• **DATASET RECORDS**
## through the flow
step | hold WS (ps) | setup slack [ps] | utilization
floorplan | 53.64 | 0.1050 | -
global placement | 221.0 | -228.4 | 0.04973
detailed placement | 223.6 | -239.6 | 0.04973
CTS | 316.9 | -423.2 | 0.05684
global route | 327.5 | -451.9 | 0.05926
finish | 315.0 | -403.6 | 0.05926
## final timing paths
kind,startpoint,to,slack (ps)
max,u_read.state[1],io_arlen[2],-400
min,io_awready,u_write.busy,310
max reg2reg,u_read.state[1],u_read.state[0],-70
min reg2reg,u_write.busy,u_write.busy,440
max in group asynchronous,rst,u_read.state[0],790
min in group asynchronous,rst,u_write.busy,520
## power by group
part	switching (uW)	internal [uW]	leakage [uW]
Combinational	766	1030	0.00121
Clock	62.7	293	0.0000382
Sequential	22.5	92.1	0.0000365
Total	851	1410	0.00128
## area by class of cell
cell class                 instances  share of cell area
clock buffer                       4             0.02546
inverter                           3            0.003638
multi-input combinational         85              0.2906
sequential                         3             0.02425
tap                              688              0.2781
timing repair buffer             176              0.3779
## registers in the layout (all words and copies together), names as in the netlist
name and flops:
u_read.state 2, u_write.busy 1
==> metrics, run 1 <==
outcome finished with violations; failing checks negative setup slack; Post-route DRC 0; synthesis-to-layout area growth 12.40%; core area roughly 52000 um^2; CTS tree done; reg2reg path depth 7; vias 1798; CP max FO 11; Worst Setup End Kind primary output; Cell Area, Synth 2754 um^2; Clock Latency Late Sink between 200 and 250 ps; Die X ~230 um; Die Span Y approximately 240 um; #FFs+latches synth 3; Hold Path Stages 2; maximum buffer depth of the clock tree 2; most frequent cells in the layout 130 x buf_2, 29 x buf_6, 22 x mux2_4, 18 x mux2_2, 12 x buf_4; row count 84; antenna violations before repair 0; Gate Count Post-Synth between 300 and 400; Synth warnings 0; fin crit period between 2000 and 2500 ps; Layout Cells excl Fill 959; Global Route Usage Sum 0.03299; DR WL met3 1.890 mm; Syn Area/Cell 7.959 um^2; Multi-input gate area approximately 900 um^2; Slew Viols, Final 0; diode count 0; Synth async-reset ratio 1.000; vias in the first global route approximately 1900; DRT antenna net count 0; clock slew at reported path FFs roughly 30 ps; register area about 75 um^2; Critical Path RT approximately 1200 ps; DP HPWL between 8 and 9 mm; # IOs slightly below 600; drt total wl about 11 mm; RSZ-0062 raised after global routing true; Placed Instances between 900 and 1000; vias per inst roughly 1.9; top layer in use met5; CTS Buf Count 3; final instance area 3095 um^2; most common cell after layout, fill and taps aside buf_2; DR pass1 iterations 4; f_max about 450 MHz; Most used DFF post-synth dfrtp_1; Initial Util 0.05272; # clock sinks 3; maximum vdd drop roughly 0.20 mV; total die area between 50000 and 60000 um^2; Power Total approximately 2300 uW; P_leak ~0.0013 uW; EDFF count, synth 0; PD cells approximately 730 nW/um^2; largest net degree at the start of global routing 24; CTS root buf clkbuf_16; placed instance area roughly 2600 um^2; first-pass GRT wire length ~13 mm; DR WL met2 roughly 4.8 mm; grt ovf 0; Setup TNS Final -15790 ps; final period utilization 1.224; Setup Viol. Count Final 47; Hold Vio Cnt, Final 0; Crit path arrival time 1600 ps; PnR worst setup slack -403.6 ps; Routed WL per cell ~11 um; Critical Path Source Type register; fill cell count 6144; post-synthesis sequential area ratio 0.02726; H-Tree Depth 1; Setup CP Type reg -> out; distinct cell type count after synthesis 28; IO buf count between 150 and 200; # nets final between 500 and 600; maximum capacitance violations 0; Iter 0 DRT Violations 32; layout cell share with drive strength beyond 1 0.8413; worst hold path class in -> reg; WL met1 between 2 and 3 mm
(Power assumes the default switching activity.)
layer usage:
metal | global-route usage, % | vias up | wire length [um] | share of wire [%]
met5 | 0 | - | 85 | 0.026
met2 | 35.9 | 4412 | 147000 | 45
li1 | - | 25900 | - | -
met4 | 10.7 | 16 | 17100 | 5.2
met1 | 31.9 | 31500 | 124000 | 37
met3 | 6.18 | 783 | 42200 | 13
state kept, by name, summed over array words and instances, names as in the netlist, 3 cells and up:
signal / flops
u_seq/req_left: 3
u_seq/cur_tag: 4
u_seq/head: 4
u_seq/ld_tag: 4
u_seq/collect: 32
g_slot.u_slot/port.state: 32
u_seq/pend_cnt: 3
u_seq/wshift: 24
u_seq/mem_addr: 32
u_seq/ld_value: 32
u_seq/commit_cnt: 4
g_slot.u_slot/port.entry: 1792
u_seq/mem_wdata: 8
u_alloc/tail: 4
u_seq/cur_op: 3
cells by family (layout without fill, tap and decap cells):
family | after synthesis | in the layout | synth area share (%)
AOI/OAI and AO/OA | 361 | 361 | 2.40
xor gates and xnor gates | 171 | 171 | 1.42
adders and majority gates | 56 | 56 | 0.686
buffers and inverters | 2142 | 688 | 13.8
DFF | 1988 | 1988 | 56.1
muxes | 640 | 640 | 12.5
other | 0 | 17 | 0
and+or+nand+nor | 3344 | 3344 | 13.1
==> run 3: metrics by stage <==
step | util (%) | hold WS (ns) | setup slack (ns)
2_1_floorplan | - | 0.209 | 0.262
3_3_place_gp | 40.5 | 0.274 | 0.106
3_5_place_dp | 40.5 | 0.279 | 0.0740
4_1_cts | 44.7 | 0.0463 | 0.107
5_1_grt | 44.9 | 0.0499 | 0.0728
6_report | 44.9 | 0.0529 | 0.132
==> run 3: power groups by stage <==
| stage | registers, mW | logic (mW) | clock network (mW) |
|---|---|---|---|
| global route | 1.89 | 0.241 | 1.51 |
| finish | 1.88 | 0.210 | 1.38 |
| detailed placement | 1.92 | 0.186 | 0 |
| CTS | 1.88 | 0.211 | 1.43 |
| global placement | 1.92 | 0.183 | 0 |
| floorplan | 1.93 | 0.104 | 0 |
==> config.mk <==
export PLATFORM = sky130hd
export DESIGN_NAME = branch_rs
export DESIGN_NICKNAME = d
export VERILOG_FILES = /design/src/br_pkg.sv /design/src/branch_rs.sv
export SDC_FILE = /design/constraint.sdc
export NUM_CORES = 1
export LEC_CHECK = 0
export BUFFER_PORTS_ARGS = -buffer_cell sky130_fd_sc_hd__buf_4
export CORE_ASPECT_RATIO = 0.6
export CORE_MARGIN = 4
export CORE_UTILIZATION = 35
export DETAILED_ROUTE_END_ITERATION = 8
export PLACE_DENSITY_LB_ADDON = 0.15
export REMOVE_ABC_BUFFERS = 1
export SYNTH_ARGS = -nofsm -noshare
export SYNTH_HDL_FRONTEND = slang
export SYNTH_SLANG_ARGS = --single-unit
==> constraint.sdc <==
create_clock -name clk -period 20.8 [get_ports clk]
set_input_delay 3.12 -clock clk [delete_from_list [all_inputs] [get_ports clk]]
set_output_delay 3.12 -clock clk [all_outputs]
set_load 0.005 [all_outputs]
==> src/br_pkg.sv <==
`default_nettype none

package br_pkg;

    // datapath widths
    localparam int XLEN      = 32;
    localparam int TAG_W     = 6;   // physical register tag
    localparam int NUM_PREGS = 64;

    // branch reservation station sizing
    localparam int RS_DEPTH  = 8;
    localparam int RS_PTR_W  = 3;   // log2 of RS_DEPTH

    // branch and jump opcodes as decoded by dispatch
    typedef enum logic [2:0] {
        OP_BEQ  = 3'd0,
        OP_BNE  = 3'd1,
        OP_BLT  = 3'd2,
        OP_BGE  = 3'd3,
        OP_BLTU = 3'd4,
        OP_BGEU = 3'd5,
        OP_JAL  = 3'd6,  // unconditional, pc relative
        OP_JALR = 3'd7   // unconditional, register relative
    } br_op_e;

endpackage

`default_nettype wire

==> src/branch_rs.sv <==
`timescale 1ns/1ps
`default_nettype none

module branch_rs import br_pkg::*; (
    input  logic             clk,
    input  logic             reset,
    input  logic             flush,
    // dispatch
    input  logic             disp_valid,
    output logic             disp_ready,
    input  br_op_e           disp_op,
    input  logic [XLEN-1:0]  disp_pc,
    input  logic [XLEN-1:0]  disp_imm,
    input  logic [TAG_W-1:0] disp_rs1,
    input  logic [TAG_W-1:0] disp_rs2,
    input  logic             disp_rs1_rdy,
    input  logic             disp_rs2_rdy,
    input  logic [TAG_W-1:0] disp_rd,
    input  logic             disp_pred_taken,
    input  logic [XLEN-1:0]  disp_pred_target,
    // wakeup
    input  logic             alu_wb_valid,
    input  logic [TAG_W-1:0] alu_wb_tag,
    input  logic             ld_wb_valid,
    input  logic [TAG_W-1:0] ld_wb_tag,
    // issue
    input  logic             iss_ready,
    output logic             iss_valid,
    output br_op_e           iss_op,
    output logic [XLEN-1:0]  iss_pc,
    output logic [XLEN-1:0]  iss_imm,
    output logic [TAG_W-1:0] iss_rs1,
    output logic [TAG_W-1:0] iss_rs2,
    output logic [TAG_W-1:0] iss_rd,
    output logic             iss_pred_taken,
    output logic [XLEN-1:0]  iss_pred_target
);

    br_op_e              ent_op          [RS_DEPTH];
    logic [XLEN-1:0]     ent_pc          [RS_DEPTH];
    logic [XLEN-1:0]     ent_imm         [RS_DEPTH];
    logic [TAG_W-1:0]    ent_rs1         [RS_DEPTH];
    logic [TAG_W-1:0]    ent_rs2         [RS_DEPTH];
    logic [TAG_W-1:0]    ent_rd          [RS_DEPTH];
    logic [XLEN-1:0]     ent_pred_target [RS_DEPTH];
    logic [RS_DEPTH-1:0] ent_pred_taken;
    logic [RS_DEPTH-1:0] ent_rs1_rdy;
    logic [RS_DEPTH-1:0] ent_rs2_rdy;

    logic [RS_PTR_W-1:0] head;
    logic [RS_PTR_W-1:0] tail;
    logic [RS_PTR_W:0]   count;   // one extra bit to tell full from empty
    logic                full;
    logic                disp_fire;
    logic                head_rdy;
    logic                pop;

    // tag seen on either writeback port this cycle
    function automatic logic woken(input logic [TAG_W-1:0] tag);
        woken = (alu_wb_valid && alu_wb_tag == tag) || (ld_wb_valid && ld_wb_tag == tag);
    endfunction

    assign full       = (count == (RS_PTR_W+1)'(RS_DEPTH));
    assign disp_ready = !full && !flush;
    assign disp_fire  = disp_valid && disp_ready;

    always_comb begin
        head_rdy = (count != '0)
                   && (ent_rs1_rdy[head] || woken(ent_rs1[head]))
                   && (ent_rs2_rdy[head] || woken(ent_rs2[head]));
    end

    assign pop = head_rdy && (!iss_valid || iss_ready);  // strictly in order from head

    always_ff @(posedge clk) begin
        if (reset || flush) begin
            head      <= '0;
            tail      <= '0;
            count     <= '0;
            iss_valid <= 1'b0;
        end else begin
            if (disp_fire) tail <= tail + 1'b1;
            if (pop)       head <= head + 1'b1;

            if (pop) begin
                iss_valid <= 1'b1;
            end else if (iss_ready) begin
                iss_valid <= 1'b0;
            end

            case ({disp_fire, pop})
                2'b10:   count <= count + 1'b1;
                2'b01:   count <= count - 1'b1;
                default: count <= count;
            endcase
        end
    end

    // entry payload and ready bits, liveness comes from count
    always_ff @(posedge clk) begin
        for (int i = 0; i < RS_DEPTH; i++) begin
            if (woken(ent_rs1[i])) ent_rs1_rdy[i] <= 1'b1;
            if (woken(ent_rs2[i])) ent_rs2_rdy[i] <= 1'b1;
        end

        if (disp_fire) begin
            ent_op[tail]          <= disp_op;
            ent_pc[tail]          <= disp_pc;
            ent_imm[tail]         <= disp_imm;
            ent_rs1[tail]         <= disp_rs1;
            ent_rs2[tail]         <= disp_rs2;
            ent_rd[tail]          <= disp_rd;
            ent_pred_taken[tail]  <= disp_pred_taken;
            ent_pred_target[tail] <= disp_pred_target;
            ent_rs1_rdy[tail]     <= disp_rs1_rdy || woken(disp_rs1);  // catch same cycle wb
            ent_rs2_rdy[tail]     <= disp_rs2_rdy || woken(disp_rs2);
        end

        if (pop) begin
            iss_op          <= ent_op[head];
            iss_pc          <= ent_pc[head];
            iss_imm         <= ent_imm[head];
            iss_rs1         <= ent_rs1[head];
            iss_rs2         <= ent_rs2[head];
            iss_rd          <= ent_rd[head];
            iss_pred_taken  <= ent_pred_taken[head];
            iss_pred_target <= ent_pred_target[head];
        end
    end

endmodule

`default_nettype wire

=== After elaboration in Yosys (flattened, before gate mapping) ===
Memories as Yosys holds them, arrays and structs flattened. A register that Yosys moved wholly into a read port is not among the register bits.
Cells that the tools add are included.

* $add $sub $neg: 4
* Magnitude comparators: 3
* Equality and inequality tests: 43
* Mux-type cells: 38
* Reductions and logical operators: 78

{| class="wikitable"
|+ Operator list
! kind !! count
|-
| 6-bit == test || 40
|-
| 1-bit logical AND || 46
|-
| 1-bit logical OR || 26
|-
| 8-bit bitwise mux || 3
|-
| 1-bit two-way mux || 24
|-
| 8-bit two-way mux || 2
|-
| 3-bit two-way mux || 4
|-
| 1-bit binary-select mux with 3-bit select || 3
|-
| 3-bit by 4-bit less-than comparator with 1-bit output (second input constant) || 2
|-
| 4-bit case mux with 2 select lines || 1
|-
| 3-bit by 1-bit adder with 3-bit output (second input constant) || 2
|-
| 4-bit by 1-bit adder with 4-bit output (second input constant) || 1
|-
| 4-bit == test (second input constant) || 1
|-
| 2-bit nonzero test || 2
|-
| 4-bit nonzero test || 1
|-
| 4-bit by 1-bit subtractor with 4-bit output (second input constant) || 1
|-
| 1-bit demux with 3-bit select || 1
|-
| 3-bit by 1-bit >= comparator with 1-bit output (second input constant) || 1
|-
| 1-bit logical NOT || 3
|-
| 2-bit by 1-bit == test with 1-bit output (second input constant) || 1
|-
| 2-bit == test (second input constant) || 1
|}

* Bits in registers: 48
* Bits in writable memories: 936
* Bits of input ports: 139
* Output and inout bits: 120
* Logic and storage cells: 183
* Memories: 7

{| class="wikitable"
|+ Memories
! name !! words !! bits a word !! read ports !! clocked after memory_dff !! write ports !! RTL line !! RTL
|-
| ent_imm || 8 || 32 || 1 || 1 || 1 || branch_rs.sv:41 || <nowiki>logic [XLEN-1:0] ent_imm [RS_DEPTH];</nowiki>
|-
| ent_pc || 8 || 32 || 1 || 1 || 1 || branch_rs.sv:40 || <nowiki>logic [XLEN-1:0] ent_pc [RS_DEPTH];</nowiki>
|-
| ent_pred_target || 8 || 32 || 1 || 1 || 1 || branch_rs.sv:45 || <nowiki>logic [XLEN-1:0] ent_pred_target [RS_DEPTH];</nowiki>
|-
| ent_rd || 8 || 6 || 1 || 1 || 1 || branch_rs.sv:44 || <nowiki>logic [TAG_W-1:0] ent_rd [RS_DEPTH];</nowiki>
|-
| ent_rs1 || 8 || 6 || 9 || 1 || 1 || branch_rs.sv:42 || <nowiki>logic [TAG_W-1:0] ent_rs1 [RS_DEPTH];</nowiki>
|-
| ent_rs2 || 8 || 6 || 9 || 1 || 1 || branch_rs.sv:43 || <nowiki>logic [TAG_W-1:0] ent_rs2 [RS_DEPTH];</nowiki>
|-
| +1 memories || n/a || n/a || n/a || n/a || n/a || n/a ||
|}

=== Longest topological paths before layout ===
Gate-level depths: netlist of run 1.

* Depth after elaboration: 9
* Depth in mapped cells: 18
* Mapped depth without buffers: 14

=== Worst setup path after synthesis of run 1 ===
Ideal clock, no wire load.

* Kind: input port to flip-flop
* From: in flush
* To: reg ent_rs1_rdy[0]
* Library setup time: 0.568 ns
* Data arrival time: 15.685 ns
* Required time: 20.232 ns
* Setup slack: 4.548 ns
* Stages on the path: 6
* Path buffers: 1
* Cells stage by stage: a21oi_1 -> and2_1 -> clkbuf_1 -> clkinv_1 -> nor4_1 -> mux2i_1

* Word-level cells in the longest chain between the ends: 4

{| class="wikitable"
|+ RTL lines
! what !! RTL line !! RTL
|-
| start, declared || branch_rs.sv:7 || <nowiki>input logic flush,</nowiki>
|-
| 1-bit logical NOT || branch_rs.sv:64 || <nowiki>assign disp_ready = !full && !flush;</nowiki>
|-
| 1-bit logical AND || branch_rs.sv:64 ||
|-
| 1-bit logical AND || branch_rs.sv:65 || <nowiki>assign disp_fire = disp_valid && disp_ready;</nowiki>
|-
| 8-bit two-way mux || branch_rs.sv:106 || <nowiki>if (disp_fire) begin</nowiki>
|-
| end signal, assigned by index || branch_rs.sv:115 || <nowiki>ent_rs1_rdy[tail] <= disp_rs1_rdy || woken(disp_rs1);</nowiki>
|-
| end, declared || branch_rs.sv:47 || <nowiki>logic [RS_DEPTH-1:0] ent_rs1_rdy;</nowiki>
|}

Every way passes these cells.
A chain may end at the register's enable or synchronous reset.

=== Worst setup path in the final report of run 1 ===
* From: in flush
* To: out disp_ready

* Word-level cells in the longest chain between the ends: 2

{| class="wikitable"
|+ RTL lines
! what !! RTL line !! RTL
|-
| 1-bit logical NOT || branch_rs.sv:64 ||
|-
| 1-bit logical AND || branch_rs.sv:64 ||
|-
| end, declared || branch_rs.sv:10 || <nowiki>output logic disp_ready,</nowiki>
|}

Every way passes these cells.

==> flow_metrics.tcl, run 1 <==
set metrics [dict create \
    cellLeakagePower_nw 15.7 \
    yosysSeqAreaShare_pct 75.0 \
    crit_path_end_kind "primary output" \
    grt_first_pass_wirelength_mm 159 \
    port_buffers 258 \
    rrSetupSlack_ns 15.73 \
    cp_max_fo 3 \
    cts_resized 0 \
    detail-route-antenna-nets 0 \
    drc_errors 0 \
    yosys.area.top_type "edfxtp_1" \
    synthTopCellsByCount "1062 x edfxtp_1, 226 x mux4_2, 121 x xnor2_1, 115 x xor2_1, 111 x mux2_2" \
    tns_ns 0 \
    initial_core_util_pct 35.5 \
    yosysWarnings 0 \
    run_status "finished, final reports clean" \
    clk_pin_slew_worst_paths_ns 0.06 \
    holdBufCountCts 0 \
    setup_violations 0 \
    crit_required_ns 17.68 \
    finalInstanceArea_um2 50500 \
    grt_setup_unrepaired "no" \
    slew_headroom_pct 30.0 \
    clockBufferDepth 3 \
    dpl_cell_area_um2 47100 \
    post-place-ws_ns 14.16 \
    viasPerCell 5.14 \
    overflow 0 \
    worstMarginPinSlew_ns 1.05 \
    fillerInstances 10700 \
    synth_top_area_share_pct 73.7 \
    irDropWorstVdd_mv 0.0616 \
    syn2layout_area_growth_pct 16.6 \
    grt_start_max_net_pins 123 \
    syn_avg_cell_area_um2 21.1 \
    cts_made_buffers 105 \
    grt_usage_pct 16.9 \
    clock_sinks 1092 \
    synth.distinct_cells 58 \
    vias 20800 \
    fmax_ghz 0.151 \
    antenna_found_initial 17 \
    hold_viol 0 \
    critPathKind "primary input to primary output" \
    die_h_um 280 \
    post-cts-setup-buffers 0 \
    synth_edf_count 1062 \
    drv_slew 0 \
    routed_wl_mm 110 \
    cap_violations 0 \
    die_w_um 462 \
    synth_most_common_cell "edfxtp_1" \
    netlist_area_um2 43300 \
    fin_nets 2486 \
    grt_pass1_vias 21900 \
    fin_crit_ns 6.64 \
    fin_skew_ns 0.0262 \
    syn-instance-count 2050 \
    synth_ff_type "edfxtp_1" \
    crit_path_start_kind "primary input" \
    worstPathArrival_ns 3.52 \
    final_util_pct 41.3 \
    hold_ws_ns 0.537 \
    place_congestion 0.918 \
    synthArstFlopShare_pct 0 \
    drive_gt1_share_pct 32.9 \
    synth_seq_cells 1092 \
    htreeDepth 3 \
    timing.final.ws_setup_ns 14.16 \
    finalCritPeriodShare_pct 31.9 \
    synth_area_leaders "edfxtp_1 74%, mux4_2 12%, mux2_2 2.9%" \
    drtPass1Iterations 5 \
    core_um2 122000 \
    fp-row-count 99 \
    powerDensity_nw_per_um2 89.5 \
    clockRootBuffer "clkbuf_16" \
    hpwl_mm 62.6 \
    cts_tree "yes" \
    drt_iter0_drc 1632 \
    io_pins 259 \
    hp-class "register to register" \
    wl_per_cell_um 27.2 \
    worstSkewPairLatency_ns 0.70 \
    die-area_um2 130000 \
]
==> final timing paths <==
path / from / end / cells past startpoint
worst max-delay path: flush / disp_ready / 3
worst min-delay path: ent_rs2_rdy[3] / ent_rs2_rdy[3] / 2
worst max register to register: head[0] / count[2] / 11
worst min register to register: ent_rs2_rdy[3] / ent_rs2_rdy[3] / 2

• **EXERCISE GOAL**
Check each line of the data above for the string "names", then report how many lines have it, with no other words.

• **TASK SOLUTION**
2